On Monday 06 September 2010 15:50:05 spermwhale.warrior wrote:
> Hi everyone !
> I'm not fluent in lojban at all, but I like study its linguistic
> properties.
> I wondered something ... With such an high syllables's rate (I ask the
> rather fluent speakers/writers among us), comparing two short text,
> with typical constructs we use every day, such as : comparatives,
> conditionnals, vocatives, citations from someone else, simples logical
> links between otherwise independent sentences.
> One in lojban ... and one in english, or any langage you are the most
> fluent in.
> The two text written with the same look towards semantic details,
> except when (whatever is considered as) evidents inferences from
> context can be made.
>
> My question is the following : are you able, to read the lojban piece
> of text speedier than or as speedily as the chosen natlang piece of
> text ?
>
> Or not ?
>
> Does lojban's preciseness and accuracy towards semantic content of its
> constructs make it inherently long-winded ?
I estimate that Lojban text is about 1.2 times as long as corresponding
English text, mainly because some extra phonemes, syllables, and words are
necessary for unambiguous parsing.
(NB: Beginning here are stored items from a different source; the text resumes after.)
## src/rtl/vp_mbox.sv

```systemverilog
// vp_mbox: dual-port Qbus mailbox with CHANNELS byte channels and one FIFO per direction.
// Each bus side decodes DL11-style CSR/buffer registers and raises a vectored interrupt.

module vp_mbox_fifo #(
  parameter int DEPTH = 4
) (
  input  logic       clk,
  input  logic       rst_n,
  input  logic       push,
  input  logic [7:0] push_data,
  input  logic       pop,
  output logic [7:0] head,
  output logic       empty,
  output logic       full,
  output logic       drop
);
  localparam int AW = $clog2(DEPTH);
  localparam logic [AW:0] FULL_CNT = DEPTH[AW:0];

  logic [7:0]    mem [DEPTH];
  logic [AW-1:0] wr_ptr, rd_ptr;
  logic [AW:0]   count;
  logic          do_push, do_pop;

  assign empty   = (count == '0);
  assign full    = (count == FULL_CNT);
  assign head    = mem[rd_ptr];
  assign do_pop  = pop && !empty;
  // A pop in the same cycle frees the slot, so a push to a full FIFO still lands.
  assign do_push = push && (!full || do_pop);
  assign drop    = push && !do_push;

  always_ff @(posedge clk) begin
    if (!rst_n) begin
      wr_ptr <= '0;
      rd_ptr <= '0;
      count  <= '0;
    end else begin
      if (do_push) begin
        mem[wr_ptr] <= push_data;
        wr_ptr      <= wr_ptr + 1'b1;
      end
      if (do_pop) rd_ptr <= rd_ptr + 1'b1;
      count <= count + {{AW{1'b0}}, do_push} - {{AW{1'b0}}, do_pop};
    end
  end
endmodule

module vp_mbox_side #(
  parameter int          CHANNELS = 3,
  parameter logic [15:0] BASE     = 16'o176640,
  parameter logic [15:0] VEC      = 16'o000440
) (
  input  logic                  clk,
  input  logic                  rst_n,
  input  logic [15:0]           ad_in,
  output logic [15:0]           ad_out,
  output logic                  ad_oe,
  input  logic                  sync_n,
  input  logic                  din_n,
  input  logic                  dout_n,
  input  logic                  iaki_n,
  output logic                  rply_n,
  output logic                  virq_n,
  output logic                  iako_n,
  output logic [CHANNELS-1:0]   push,
  output logic [7:0]            push_data,
  output logic [CHANNELS-1:0]   pop,
  input  logic [CHANNELS-1:0]   rx_empty,
  input  logic [CHANNELS*8-1:0] rx_head,
  input  logic [CHANNELS-1:0]   tx_full,
  input  logic [CHANNELS-1:0]   tx_drop
);
  typedef enum logic [2:0] {
    S_IDLE, S_RD_DATA, S_RD_RPLY, S_WR_RPLY, S_IAK_DATA, S_IAK_RPLY, S_PASS
  } state_t;

  localparam logic [15:0] SPAN = 16'(8 * CHANNELS);

  state_t              state, state_nx;
  logic                sync_prev, sync_q, din_q, dout_q, iak_q, iak_qq;
  logic                sel;
  logic [1:0]          sel_ch, sel_reg;
  logic [15:0]         addr, off, wdata, read_val, vector;
  logic [15:0]         data_r, data_nx;
  logic                pop_pending, pop_pending_nx, wr_en, hit, any_req;
  logic [CHANNELS-1:0] rie, xie, xovr, rx_req, tx_req;

  assign addr      = ~ad_in;
  assign wdata     = ~ad_in;
  assign push_data = wdata[7:0];
  assign off       = addr - BASE;
  assign hit       = !addr[0] && (addr >= BASE) && (off < SPAN);

  // Strobes are registered once; the FSM acts on the registered copies.
  always_ff @(posedge clk) begin
    if (!rst_n) begin
      sync_prev <= 1'b0;
      sync_q    <= 1'b0;
      din_q     <= 1'b0;
      dout_q    <= 1'b0;
      iak_q     <= 1'b0;
      iak_qq    <= 1'b0;
      sel       <= 1'b0;
      sel_ch    <= '0;
      sel_reg   <= '0;
    end else begin
      sync_prev <= sync_n;
      sync_q    <= !sync_n;
      din_q     <= !din_n;
      dout_q    <= !dout_n;
      iak_q     <= !iaki_n;
      iak_qq    <= iak_q;
      if (sync_n) begin
        sel <= 1'b0;
      end else if (sync_prev) begin
        sel <= hit;
        if (hit) begin
          sel_ch  <= off[4:3];
          sel_reg <= off[2:1];
        end
      end
    end
  end

  // Descending scan so the lowest channel, and rx within it, wins.
  always_comb begin
    rx_req  = rie & ~rx_empty;
    tx_req  = xie & ~tx_full;
    any_req = |{rx_req, tx_req};
    vector  = '0;
    for (int k = CHANNELS - 1; k >= 0; k--) begin
      if (tx_req[k]) vector = VEC + 16'(8 * k + 4);
      if (rx_req[k]) vector = VEC + 16'(8 * k);
    end
  end

  always_comb begin
    read_val = '0;
    case (sel_reg)
      2'd0:    read_val = {8'd0, !rx_empty[sel_ch], rie[sel_ch], 6'd0};
      2'd1:    read_val = {8'd0, rx_empty[sel_ch] ? 8'd0 : rx_head[{sel_ch, 3'b000} +: 8]};
      2'd2:    read_val = {xovr[sel_ch], 7'd0, !tx_full[sel_ch], xie[sel_ch], 6'd0};
      default: read_val = '0;
    endcase
  end

  always_comb begin
    state_nx       = state;
    data_nx        = data_r;
    pop_pending_nx = pop_pending;
    wr_en          = 1'b0;
    pop            = '0;
    case (state)
      S_IDLE: begin
        if (iak_q && !iak_qq && din_q && sync_q) begin
          if (any_req) begin
            state_nx = S_IAK_DATA;
            data_nx  = vector;
          end else begin
            state_nx = S_PASS;
          end
        end else if (sel && din_q) begin
          state_nx       = S_RD_DATA;
          data_nx        = read_val;
          pop_pending_nx = (sel_reg == 2'd1) && !rx_empty[sel_ch];
        end else if (sel && dout_q) begin
          state_nx = S_WR_RPLY;
          wr_en    = 1'b1;
        end
      end
      // Pop only the byte actually latched for this read, on the reply edge.
      S_RD_DATA: begin
        state_nx       = S_RD_RPLY;
        pop_pending_nx = 1'b0;
        if (pop_pending) pop[sel_ch] = 1'b1;
      end
      S_IAK_DATA: state_nx = S_IAK_RPLY;
      S_RD_RPLY, S_IAK_RPLY: begin
        if (!din_q) begin
          state_nx = S_IDLE;
          data_nx  = '0;
        end
      end
      S_WR_RPLY: if (!dout_q) state_nx = S_IDLE;
      S_PASS:    if (!iak_q) state_nx = S_IDLE;
      default:   state_nx = S_IDLE;
    endcase
  end

  always_comb begin
    push = '0;
    if (wr_en && sel_reg == 2'd3) push[sel_ch] = 1'b1;
  end

  always_ff @(posedge clk) begin
    if (!rst_n) begin
      state       <= S_IDLE;
      data_r      <= '0;
      pop_pending <= 1'b0;
      rie         <= '0;
      xie         <= '0;
      xovr        <= '0;
    end else begin
      state       <= state_nx;
      data_r      <= data_nx;
      pop_pending <= pop_pending_nx;
      xovr        <= xovr | tx_drop;
      if (wr_en) begin
        case (sel_reg)
          2'd0: rie[sel_ch] <= wdata[6];
          2'd2: begin
            xie[sel_ch]  <= wdata[6];
            xovr[sel_ch] <= 1'b0;
          end
          default: ;
        endcase
      end
    end
  end

  assign ad_oe  = (state == S_RD_DATA) || (state == S_RD_RPLY) ||
                  (state == S_IAK_DATA) || (state == S_IAK_RPLY);
  assign ad_out = ad_oe ? ~data_r : 16'hFFFF;
  assign rply_n = !((state == S_RD_RPLY) || (state == S_WR_RPLY) || (state == S_IAK_RPLY));
  assign virq_n = !any_req;
  assign iako_n = (state == S_PASS) ? iaki_n : 1'b1;
endmodule

module vp_mbox #(
  parameter int          CHANNELS = 3,
  parameter int          DEPTH    = 4,
  parameter logic [15:0] C_BASE   = 16'o176640,
  parameter logic [15:0] P_BASE   = 16'o177040,
  parameter logic [15:0] C_VEC    = 16'o000440,
  parameter logic [15:0] P_VEC    = 16'o000300
) (
  input  logic        PIN_CLK,
  input  logic        PIN_nINIT,
  input  logic [15:0] PIN_nADC_in,
  output logic [15:0] PIN_nADC_out,
  output logic        PIN_nADC_oe,
  input  logic        PIN_nSYNCC,
  input  logic        PIN_nDINC,
  input  logic        PIN_nDOUTC,
  input  logic        PIN_nIAKIC,
  output logic        PIN_nRPLYC,
  output logic        PIN_nVIRQC,
  output logic        PIN_nIAKOC,
  input  logic [15:0] PIN_nADP_in,
  output logic [15:0] PIN_nADP_out,
  output logic        PIN_nADP_oe,
  input  logic        PIN_nSYNCP,
  input  logic        PIN_nDINP,
  input  logic        PIN_nDOUTP,
  input  logic        PIN_nIAKIP,
  output logic        PIN_nRPLYP,
  output logic        PIN_nVIRQP,
  output logic        PIN_nIAKOP
);
  logic [CHANNELS-1:0]   c_push, c_pop, p_push, p_pop;
  logic [7:0]            c_push_data, p_push_data;
  logic [CHANNELS*8-1:0] c2p_head, p2c_head;
  logic [CHANNELS-1:0]   c2p_empty, c2p_full, c2p_drop, p2c_empty, p2c_full, p2c_drop;

  for (genvar k = 0; k < CHANNELS; k++) begin : g_ch
    vp_mbox_fifo #(.DEPTH(DEPTH)) u_c2p (
      .clk(PIN_CLK), .rst_n(PIN_nINIT), .push(c_push[k]), .push_data(c_push_data),
      .pop(p_pop[k]), .head(c2p_head[k*8 +: 8]), .empty(c2p_empty[k]),
      .full(c2p_full[k]), .drop(c2p_drop[k])
    );
    vp_mbox_fifo #(.DEPTH(DEPTH)) u_p2c (
      .clk(PIN_CLK), .rst_n(PIN_nINIT), .push(p_push[k]), .push_data(p_push_data),
      .pop(c_pop[k]), .head(p2c_head[k*8 +: 8]), .empty(p2c_empty[k]),
      .full(p2c_full[k]), .drop(p2c_drop[k])
    );
  end

  vp_mbox_side #(.CHANNELS(CHANNELS), .BASE(C_BASE), .VEC(C_VEC)) u_c (
    .clk(PIN_CLK), .rst_n(PIN_nINIT), .ad_in(PIN_nADC_in), .ad_out(PIN_nADC_out),
    .ad_oe(PIN_nADC_oe), .sync_n(PIN_nSYNCC), .din_n(PIN_nDINC), .dout_n(PIN_nDOUTC),
    .iaki_n(PIN_nIAKIC), .rply_n(PIN_nRPLYC), .virq_n(PIN_nVIRQC), .iako_n(PIN_nIAKOC),
    .push(c_push), .push_data(c_push_data), .pop(c_pop), .rx_empty(p2c_empty),
    .rx_head(p2c_head), .tx_full(c2p_full), .tx_drop(c2p_drop)
  );

  vp_mbox_side #(.CHANNELS(CHANNELS), .BASE(P_BASE), .VEC(P_VEC)) u_p (
    .clk(PIN_CLK), .rst_n(PIN_nINIT), .ad_in(PIN_nADP_in), .ad_out(PIN_nADP_out),
    .ad_oe(PIN_nADP_oe), .sync_n(PIN_nSYNCP), .din_n(PIN_nDINP), .dout_n(PIN_nDOUTP),
    .iaki_n(PIN_nIAKIP), .rply_n(PIN_nRPLYP), .virq_n(PIN_nVIRQP), .iako_n(PIN_nIAKOP),
    .push(p_push), .push_data(p_push_data), .pop(p_pop), .rx_empty(c2p_empty),
    .rx_head(c2p_head), .tx_full(p2c_full), .tx_drop(p2c_drop)
  );
endmodule

```

## config.mk

```make
export PLATFORM = sky130hd
export DESIGN_NAME = vp_mbox
export DESIGN_NICKNAME = d
export VERILOG_FILES = /design/src/rtl/vp_mbox.sv
export SDC_FILE = /design/constraint.sdc
export NUM_CORES = 1
export LEC_CHECK = 0
export BUFFER_PORTS_ARGS = -buffer_cell sky130_fd_sc_hd__buf_2
export CORE_UTILIZATION = 46
export CTS_CLUSTER_DIAMETER = 50
export DETAILED_ROUTE_END_ITERATION = 8
export GPL_TIMING_DRIVEN = 0
export PLACE_DENSITY_LB_ADDON = 0.25
export SLEW_MARGIN = 20
export SYNTH_ARGS = -nofsm -noshare
export SYNTH_HDL_FRONTEND = slang
export SYNTH_SLANG_ARGS = --single-unit
```

## constraint.sdc

```tcl
create_clock -name PIN_CLK -period 3.1 [get_ports PIN_CLK]
set_clock_uncertainty 0.05 [all_clocks]
set_input_delay 0.155 -clock PIN_CLK [delete_from_list [all_inputs] [get_ports PIN_CLK]]
set_output_delay 0.155 -clock PIN_CLK [all_outputs]
set_load 0.05 [all_outputs]
```

==> key figures, run 1 <==
Yosys
  – Unique cell type count in the Yosys netlist: 79
  – Post-synth top area cell: edfxtp_1
  – Count of synthesis-stage warnings from yosys: 0
  – Fraction of post-synthesis cell area in the top cell type by area: 41.57%
  – Ranking of synthesized cells by area: edfxtp_1 (42%), dfxtp_1 (17%), mux4_2 (8.0%)
  – Number of synthesized flops with an enable pin: around 190
  – Mapped Avg Cell Area: 12.97 sq um
  – Proportion of synthesized flip-flops having asynchronous set or reset: 0%
  – Most used DFF post-synth: edfxtp_1
  – Number of synthesized register bits: roughly 310
  – Cells after Synth: 1069
  – Part of the Yosys area used for sequential elements: between 50% and 60%
  – Post-synth design cell area: 13870 sq um

Timing
  – Final Setup Violations: 0
  – Share of the clock period used by the worst path after layout: 94.80%
  – Final-report hold violation count: 0
  – Total negative setup slack: 0 ps
  – Fmax achieved: 340.3 MHz
  – Time the final worst path needs with I/O delays and setup: 2939 ps
  – Worst-case hold slack: between 40 and 50 ps
  – Worst slew pin tran: ~940 ps
  – Number of pins with negative max-slew slack in the final report: 0
  – Max-Slew Margin vs Limit: 37.04%
  – RSZ-0062 raised after global routing: no

Placement
  – RePlAce Congestion: 0.8976
  – Sum of net half-perimeters after detailed placement: 23090 microns
  – DP Cell Count: approximately 1.5k
  – Area after DPL: 14740 sq um
  – Number of buffers inserted by port buffering: 68

Worst hold path
  – Terminating pin of the worst hold path: u_p.data_r[3]$_SDFFE_PN0P_
  – Tightest Hold Check Type: input port to flip-flop
  – Startpoint of the worst hold path: PIN_nINIT
  – Worst hold path stage count: 3

Final layout
  – Area Overhead vs Synth: 15.15%
  – Filler cell count: 2492
  – Non-filler instance count after layout: 1614
  – Number of diodes added for antenna fixing: 0
  – Nets@finish: 1286
  – Share of layout cells above drive strength 1: about a fifth
  – Post-route cell area: 15970 sq um
  – Biggest regs: g_ch.u_c2p.mem x96, g_ch.u_p2c.mem x96, u_c.data_r x10

Clock network
  – Clock transition time at the flip-flop clock pins of the worst setup and hold paths: 60 ps
  – Cell chosen for the clock root: clkbuf_16
  – Clock net sink count: 313
  – CTS Buffer Depth: 3
  – Clock tree from TritonCTS: done
  – Number of buffers created by CTS: 34
  – Latest clock arrival within the worst-skew pair: 520 ps
  – # H-tree levels: 2
  – Number of buffers added for setup after CTS: 0

Floorplanning
  – Number of placed I/O pins: 82
  – Initial cell density of the core: 46.79%
  – Die W: 175.6 microns
  – Core Rows: 63
  – Vertical die dimension: between 150 and 200 microns
  – Area of the die: 30850 sq um
  – Core box area: 29640 sq um

Routing
  – Vias: 8932
  – Final routed DRC violation total: 0
  – Antenna violation net count after detailed routing: 0
  – First-pass iteration count of the detailed router: 5
  – Vias/cell: 5.534
  – Post-Route WL: 32580 microns
  – Initial drt markers: 702
  – Routed wirelength normalized by instance count: 20.18 microns

Worst setup path
  – WS Path Type: flip-flop to flip-flop
  – Capturing element type of the critical path: flip-flop
  – Worst reg2reg setup slack: 160 ps
  – Cell depth of the worst flop-to-flop path: 9
  – Critical-path cell with the highest stage delay: nor3_1
  – Signal arrival time at the worst endpoint: ~3300 ps
  – Required arrival time at the worst endpoint: 3430 ps
  – Chain of cells forming the critical path: nand4bb_1, nor3_1, ha_1, inv_1, ha_1, fa_1, xnor2_1, xnor2_1, nor2_1
  – Maximum single-stage delay on the critical path: 750 ps
  – Number of buffer and inverter stages on the critical path: 1
  – R2R Path Start: u_c.state[1]$_SDFFE_PN0P_
  – Kind of cell adding the most delay to the critical path: simple AND/OR/NAND/NOR gates
  – Reg-to-Reg End: g_ch[1].u_p2c.count[2]$_SDFF_PN0_
  – Sort of element at the start of the critical path: flip-flop
  – Critical-path maximum fanout: 8

Global routing
  – First-pass GRT wire length: 49420 microns
  – Initial antenna violation count: 0
  – Global routing usage summed across all routing layers: a little over a fifth
  – Remaining Overflow, GRT: 0
  – Pin count of the biggest net entering global routing: 15
  – Vias in the first global route: 8616

Flow run
  – Max_cap viols: 0

Outcome
  – Run status: finished, final reports clean

Power
  – Total power density per cell area: 575.1 nW/um^2
  – Peak VDD IR: 287.8 uV
  – LEAKAGE: 5.678 nW
  – Power Total: 9.183 mW
## area by class of cell
cell class,count,area (sq um),share of cell area [%]
inverter,64,240.2,1.504
sequential,313,8188,51.27
multi-input combinational,637,5214,32.65
buffer,67,331.6,2.076
timing repair buffer,81,470.5,2.946
clock inverter,19,141.4,0.8854
clock buffer,43,895.9,5.610
tap,390,488.0,3.056
## worst register-to-register path, delay by kind of cell, from the launching register on
| kind | cells | cell delay, ps |
|---|---|---|
| and+or+nand+nor | 3 | 1220 |
| adders and majority gates | 3 | 790 |
| DFF | 1 | 390 |
| xor gates and xnor gates | 2 | 320 |
| buffers and inverters | 1 | 40 |
## synth_stat cells, drive strengths merged (4+ instances only)
| cell | n |
|---|---|
| inv | 64 |
| ha | 40 |
| nor4 | 9 |
| buf | 35 |
| a22o | 7 |
| nand3 | 12 |
| o21ai | 26 |
| dfxtp | 121 |
| nand3b | 4 |
| o2bb2ai | 6 |
| or3b | 8 |
| xnor2 | 24 |
| nor2b | 12 |
| a31oi | 10 |
| nand2 | 60 |
| a32oi | 4 |
| a21o | 6 |
| clkbuf | 32 |
| o31ai | 7 |
| a21oi | 25 |
| a211oi | 15 |
| or3 | 4 |
| nand4 | 4 |
| nor3 | 27 |
| and2 | 31 |
| mux4 | 49 |
| o211ai | 4 |
| and3 | 16 |
| fa | 6 |
| mux2 | 6 |
| nor2 | 91 |
| mux2i | 30 |
| o31a | 4 |
| nand2b | 6 |
| a32o | 4 |
| edfxtp | 192 |
| xor2 | 9 |
| and3b | 5 |
## metal layers
metal	vias up	global-route usage [%]	share of wire (%)	routed length, microns
li1	4180	-	-	-
met1	4413	29.39	45	14500
met2	283	34.11	46	15120
met3	56	4.675	6.8	2224
met4	0	6.014	2.2	728
met5	-	0	0	0
## worst max-delay path by stage
stage,startpoint,endpoint,slack (ps),depth (start not counted)
floorplan,u_p.state[0]$_SDFFE_PN0P_,PIN_nADP_out[0],420,4
global placement,u_p.sel_ch[0]$_SDFFE_PN0P_,g_ch[2].u_c2p.count[2]$_SDFF_PN0_,-90,13
detailed placement,u_p.sel_ch[0]$_SDFFE_PN0P_,g_ch[2].u_c2p.count[2]$_SDFF_PN0_,-80,13
CTS,u_c.state[2]$_SDFFE_PN0P_,g_ch[2].u_c2p.mem[1][0]$_DFFE_PP_,40,7
global route,u_c.state[2]$_SDFFE_PN0P_,g_ch[2].u_c2p.count[2]$_SDFF_PN0_,3,12
finish,u_c.state[1]$_SDFFE_PN0P_,g_ch[1].u_p2c.count[2]$_SDFF_PN0_,160,9
## power breakdown
| group | internal (mW) | total (mW) | switching (mW) | leakage (nW) |
|---|---|---|---|---|
| Combinational | 0.272 | 0.919 | 0.647 | 2.47 |
| Clock | 2.15 | 3.78 | 1.63 | 0.508 |
| Sequential | 4.44 | 4.49 | 0.0425 | 2.70 |
| Total | 6.87 | 9.18 | 2.32 | 5.68 |
## cells by family (layout without fill, tap and decap cells)
kind of cell / after synthesis / count (layout) / synth area share, %
DFF: 313 / 313 / 59.04
AOI/OAI and AO/OA: 149 / 149 / 7.705
buffers and inverters: 131 / 274 / 4.060
and+or+nand+nor: 311 / 311 / 12.00
xor gates and xnor gates: 33 / 33 / 2.084
adders and majority gates: 46 / 46 / 4.475
muxes: 85 / 85 / 10.61
other: 1 / 13 / 0.02704
## stage by stage
step,util [%],setup slack [ps]
finish,53.88,161.1
global route,53.88,3.272
CTS,53.71,40.61
detailed placement,49.74,-80.54
global placement,49.74,-89.40
floorplan,-,416.0
## what timing repair did
item	in CTS	in global routing
hold endpoints to repair	21	0
gates resized for setup	3	20
setup endpoints to repair	33	101
hold buffers	13	0
pin swaps	0	0
## cell usage in the layout (no fill, tap or decap), types with 19 or more instances in the layout
master and instances:
xnor2_1 24, nor2_1 91, and2_1 28, clkbuf_1 32, o21ai_0 24, edfxtp_1 192, nand2_1 60, clkbuf_16 34
buf_2 83, mux2i_1 30, dfxtp_1 121, nor3_1 19, ha_1 40, mux4_2 49, a21oi_1 24, inv_1 64
(Power assumes the default switching activity.)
I managed to translate "Il était un petit
navire" (http://www.lojban.org/tiki/tiki-index.php?page=le+cmalu+bloti)
without having to squeeze in another syllable. Lojban is pro-drop and even
tense-drop, which somewhat balances the need for extra sounds.
> ps: I am fluent only in French, and as you know French guys are the
> worst students in foreign languages of the EU. If you wince in reading
> me, please remember it !
You may be interested in the French Lojban list. Send an email to
lojban-fr-request@lojban.org to subscribe.
Pierre
--
Jews use a lunisolar calendar; Muslims use a solely lunar calendar.